The Mean Value Theorem is arguably one of the most important theorems from real analysis. It’s used to prove many well known results, such as the Fundamental Theorem of Calculus, L’Hospital’s rule, and even the symmetry of second derivatives in higher dimensions. Today, let’s take a look at its proof.

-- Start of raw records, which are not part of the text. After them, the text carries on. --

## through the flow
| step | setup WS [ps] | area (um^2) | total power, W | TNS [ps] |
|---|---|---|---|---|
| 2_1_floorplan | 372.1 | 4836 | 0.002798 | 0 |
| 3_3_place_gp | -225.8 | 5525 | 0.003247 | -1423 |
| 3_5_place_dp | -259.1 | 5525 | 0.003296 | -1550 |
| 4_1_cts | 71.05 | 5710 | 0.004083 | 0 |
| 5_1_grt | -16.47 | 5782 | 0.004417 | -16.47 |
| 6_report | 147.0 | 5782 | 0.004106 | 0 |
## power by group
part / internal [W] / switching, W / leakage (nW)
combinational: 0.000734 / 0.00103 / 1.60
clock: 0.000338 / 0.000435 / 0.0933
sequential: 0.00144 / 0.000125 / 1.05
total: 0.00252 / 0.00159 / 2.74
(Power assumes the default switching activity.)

Theorem: Let $f : [a,b] \to \RR$ be a continuous function on the closed interval $[a,b]$, and differentiable on the open interval $(a,b)$, where $a < b$. Then there exists some $c$ in $(a,b)$ such that $$ f'(c) = \frac{f(b)-f(a)}{b-a}. $$
Proof: Define $g(x) = f(x) - mx$ where $m = \frac{f(b)-f(a)}{b-a}$. Note that with this choice of $m$, $g(a) = g(b)$. Futhermore, since $f$ is continuous on $[a,b]$ and differentiable on $(a,b)$, $g$ also shares the same properties. Hence by Rolle’s Theorem, there exists $c \in (a,b)$ such that $g'(c) = 0$. Finally, since $g'(x) = f'(x) - m$, it follows that $$ g'(c) = f'(c) - m = 0 \quad \implies \quad f'(c) = m = \frac{f(b)-f(a)}{b-a} $$